Una staffilata al cuore. Come quelle che lui, atipico numero 10, piazzava agli angoli delle porte, gonfiandole, quasi spaccandole. Ecco cosa fu la notizia della tragica fine di Agostino Di Bartolomei: una bomba dalla distanza incastrata nel sette, imparabile. Perché lui era letteralmente un uomo di rigore: tanto come li calciava, la sua rettitudine morale era indiscussa. Un campione dall’animo sensibile per il quale Vicenza tra il 1975 e il 1976 fu una piccola ma importante tappa in una radiosa carriera. Talento giovanissimo, fu spedito in terra berica per fare esperienza sognando d’essere un giorno il capitano della propria squadra del cuore, la Roma. Un desiderio che si avvererà, con Diba a portare la fascia al braccio dal 1980 al 1984. Agostino, per tutti Ago, classe 1955, cresce nella periferia romana, tira i primi calci in una piccola società dove gli osservatori della Lupa lo notano per inserirlo nelle giovanili e vince due campionati primavera. Tra il ’73 e il ’75 colleziona pure 23 presenze in prima squadra. Nel 1975 lascia la Capitale per la prima volta, in prestito al Lanerossi in B. Titolare per 33 volte (con 4 reti) in una compagine composta soprattutto da giovani, rinforza le qualità tecniche aggiungendo convinzione ai suoi mezzi. Quando torna a Roma, è un centrocampista completo.

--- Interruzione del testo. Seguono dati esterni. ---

## src/hw/rtl/pln_pkg.sv

```systemverilog
// ----------------------------------------------------------------------------
// pln_pkg : shared types and helpers for the periodic lattice neighbor index
// Site and extent widths, the saturating span type and the per-beat context
// carried through the remainder pipeline.
// ----------------------------------------------------------------------------
package pln_pkg;

    localparam int NUM_AXES  = 4;
    localparam int SITE_BITS = 24;
    localparam int EXT_BITS  = 13;
    localparam int AXIS_BITS = 2;
    localparam int DIR_BITS  = 3;
    localparam int SPAN_IDX_BITS = 3;   // indexes NUM_AXES + 1 spans

    localparam logic [EXT_BITS-1:0] EXT_RESET = EXT_BITS'(8);

    // Product of extents kept as its low SITE_BITS bits plus a flag that is set
    // when the true value reaches 2^SITE_BITS.
    typedef struct packed {
        logic                 big;
        logic [SITE_BITS-1:0] low;
    } t_span;

    typedef struct packed {
        logic [SITE_BITS-1:0] site;
        logic                 backward;
        logic                 oor;
        t_span                stride;   // stride of the stepped axis
        t_span                wrap;     // (extent - 1) * stride
    } t_ctx;

    // Extent register with zero read as one.
    function automatic logic [EXT_BITS-1:0] eff_extent(logic [EXT_BITS-1:0] e);
        return (e == '0) ? EXT_BITS'(1) : e;
    endfunction

    // Multiply a span by a factor, keeping the low bits exact and saturating
    // the flag.
    function automatic t_span span_scale(t_span s, logic [EXT_BITS-1:0] f);
        logic [SITE_BITS+EXT_BITS-1:0] prod;
        t_span                         r;
        prod  = {{EXT_BITS{1'b0}}, s.low} * {{SITE_BITS{1'b0}}, f};
        r.big = (s.big && (f != '0)) || (prod[SITE_BITS+EXT_BITS-1:SITE_BITS] != '0);
        r.low = prod[SITE_BITS-1:0];
        return r;
    endfunction

    // Span as a value clamped to 2^SITE_BITS.
    function automatic logic [SITE_BITS:0] span_clamp(t_span s);
        return s.big ? {1'b1, {SITE_BITS{1'b0}}} : {1'b0, s.low};
    endfunction

endpackage

```

## src/hw/rtl/pln_rem_pipe.sv

```systemverilog
// ----------------------------------------------------------------------------
// pln_rem_pipe : pipelined remainder of the site index by a span
// One restoring step per stage, most significant site bit first; the context
// of each beat travels alongside. Bubbles collapse on a stall.
// ----------------------------------------------------------------------------
module pln_rem_pipe (
    input  logic                          i_clk,
    input  logic                          i_rst_n,
    input  logic                          i_valid,
    output logic                          o_ready,
    input  pln_pkg::t_ctx                 i_ctx,
    input  logic [pln_pkg::SITE_BITS:0]   i_modulus,
    output logic                          o_valid,
    input  logic                          i_ready,
    output pln_pkg::t_ctx                 o_ctx,
    output logic [pln_pkg::SITE_BITS-1:0] o_rem
);

    localparam int N = pln_pkg::SITE_BITS;

    logic                   r_v   [N];
    pln_pkg::t_ctx          r_ctx [N];
    logic [N:0]             r_mod [N];
    logic [N-1:0]           r_rem [N];
    logic                   w_en  [N];

    logic                   w_src_v   [N];
    pln_pkg::t_ctx          w_src_ctx [N];
    logic [N:0]             w_src_mod [N];
    logic [N-1:0]           w_src_rem [N];

    // Stage k may load when it is empty or its content moves on.
    always_comb begin
        w_en[N-1] = !r_v[N-1] || i_ready;
        for (int k = N - 2; k >= 0; k--) begin
            w_en[k] = !r_v[k] || w_en[k+1];
        end
    end

    for (genvar k = 0; k < N; k++) begin : g_stage
        logic [N:0] w_shift;

        if (k == 0) begin : g_first
            assign w_src_v[k]   = i_valid;
            assign w_src_ctx[k] = i_ctx;
            assign w_src_mod[k] = i_modulus;
            assign w_src_rem[k] = '0;
        end else begin : g_next
            assign w_src_v[k]   = r_v[k-1];
            assign w_src_ctx[k] = r_ctx[k-1];
            assign w_src_mod[k] = r_mod[k-1];
            assign w_src_rem[k] = r_rem[k-1];
        end

        // Bring in the next site bit, subtract the modulus if it fits.
        assign w_shift = {w_src_rem[k], w_src_ctx[k].site[N-1-k]};

        always_ff @(posedge i_clk) begin
            if (!i_rst_n) begin
                r_v[k] <= 1'b0;
            end else if (w_en[k]) begin
                r_v[k] <= w_src_v[k];
            end
        end

        always_ff @(posedge i_clk) begin
            if (w_en[k]) begin
                r_ctx[k] <= w_src_ctx[k];
                r_mod[k] <= w_src_mod[k];
                if (w_shift >= w_src_mod[k]) begin
                    r_rem[k] <= N'(w_shift - w_src_mod[k]);
                end else begin
                    r_rem[k] <= w_shift[N-1:0];
                end
            end
        end
    end

    assign o_ready = w_en[0];
    assign o_valid = r_v[N-1];
    assign o_ctx   = r_ctx[N-1];
    assign o_rem   = r_rem[N-1];

    a_rem_below_mod: assert property (@(posedge i_clk) disable iff (!i_rst_n)
        r_v[N-1] |-> ({1'b0, r_rem[N-1]} < r_mod[N-1]))
        else $error("remainder not below modulus");

    a_mod_nonzero: assert property (@(posedge i_clk) disable iff (!i_rst_n)
        r_v[0] |-> (r_mod[0] != '0))
        else $error("zero modulus entered the pipeline");

    a_ready_only_when_full: assert property (@(posedge i_clk) disable iff (!i_rst_n)
        !o_ready |-> r_v[0])
        else $error("ready dropped with an empty first stage");

endmodule

```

Nei 4 anni seguiti al ritorno da Vicenza, sarà praticamente sempre in campo, conducendo la Roma allo scudetto e sfiorando la Coppa Campioni. Le strade di Ago e del Vicenza torneranno a incrociarsi nel magico 1978 dei biancorossi, e il suo ricordo resterà impresso in un’altra pagina leggendaria: il rigore-duello perso contro l’ex compagno di squadra Ernesto Galli, un missile terra-aria respinto in una classica cornice da festosa bolgia sportiva degli anni ’70 al termine d’un Lanerossi-Roma al cardiopalma terminato 4-3. Indelebili le sue parole di sconforto e complimento pronunciate nei confronti dell’Ernestone: «In allenamento non me ne parava uno». «Diba tirava forte ma non troppo angolato – ricorderà in proposito Galli anni dopo – Ci misi i pugni, e riuscii a respingere il pallone. Partita vinta, entusiasmo a mille, pubblico in festa. Una gran giornata, insomma». Diba ha la schiena dritta, in campo è un esempio di lealtà e correttezza, sa rapportarsi con compagni, avversari e gli arbitri. Di fronte ai microfoni rimane lucido e misurato. Legge, ama informarsi, approfondire, dipinge e compone poesie, è insomma un atleta nel corpo e nella mente. La sua carriera scivola via: 3 anni al Milan, senza trofei, poi una salvezza ottenuta in A col Cesena e infine la Salernitana in C1, nell’89-90, guidando i granata a una storica promozione in B. Terminata la carriera frequenta il corso allenatori di Coverciano, parla di Sport come materia da inserire nel ciclo dell’istruzione obbligatoria e lavora a lungo sul progetto d’una scuola calcio dove educare, non solo sportivamente, i ragazzi e che realizzerà parzialmente a Castellabate (Salerno). In mente ha tanti progetti. Resta autentico, ma è sempre più distante da un calcio che sta andando in un’altra direzione. S’è guadagnato la stima e il rispetto di tanti campioni solo coi silenzi e i giusti comportamenti, senza urla e atteggiamenti sopra le righe, ma quel maledetto 30 maggio del 1994, 10 anni esatti dopo la sconfitta nella finale di Coppa dei Campioni, arriva la tragedia umana.

Il Capitano per antonomasia, quello che tutti vorremmo nella nostra squadra perché non ha paura di sistemare il pallone sul dischetto per tirare il rigore più importante, decide di uscire per sempre dal campo della vita. È un addio sconvolgente. Uno sparo nel buio che lacera anche chi gli ha voluto bene. Da 27 anni.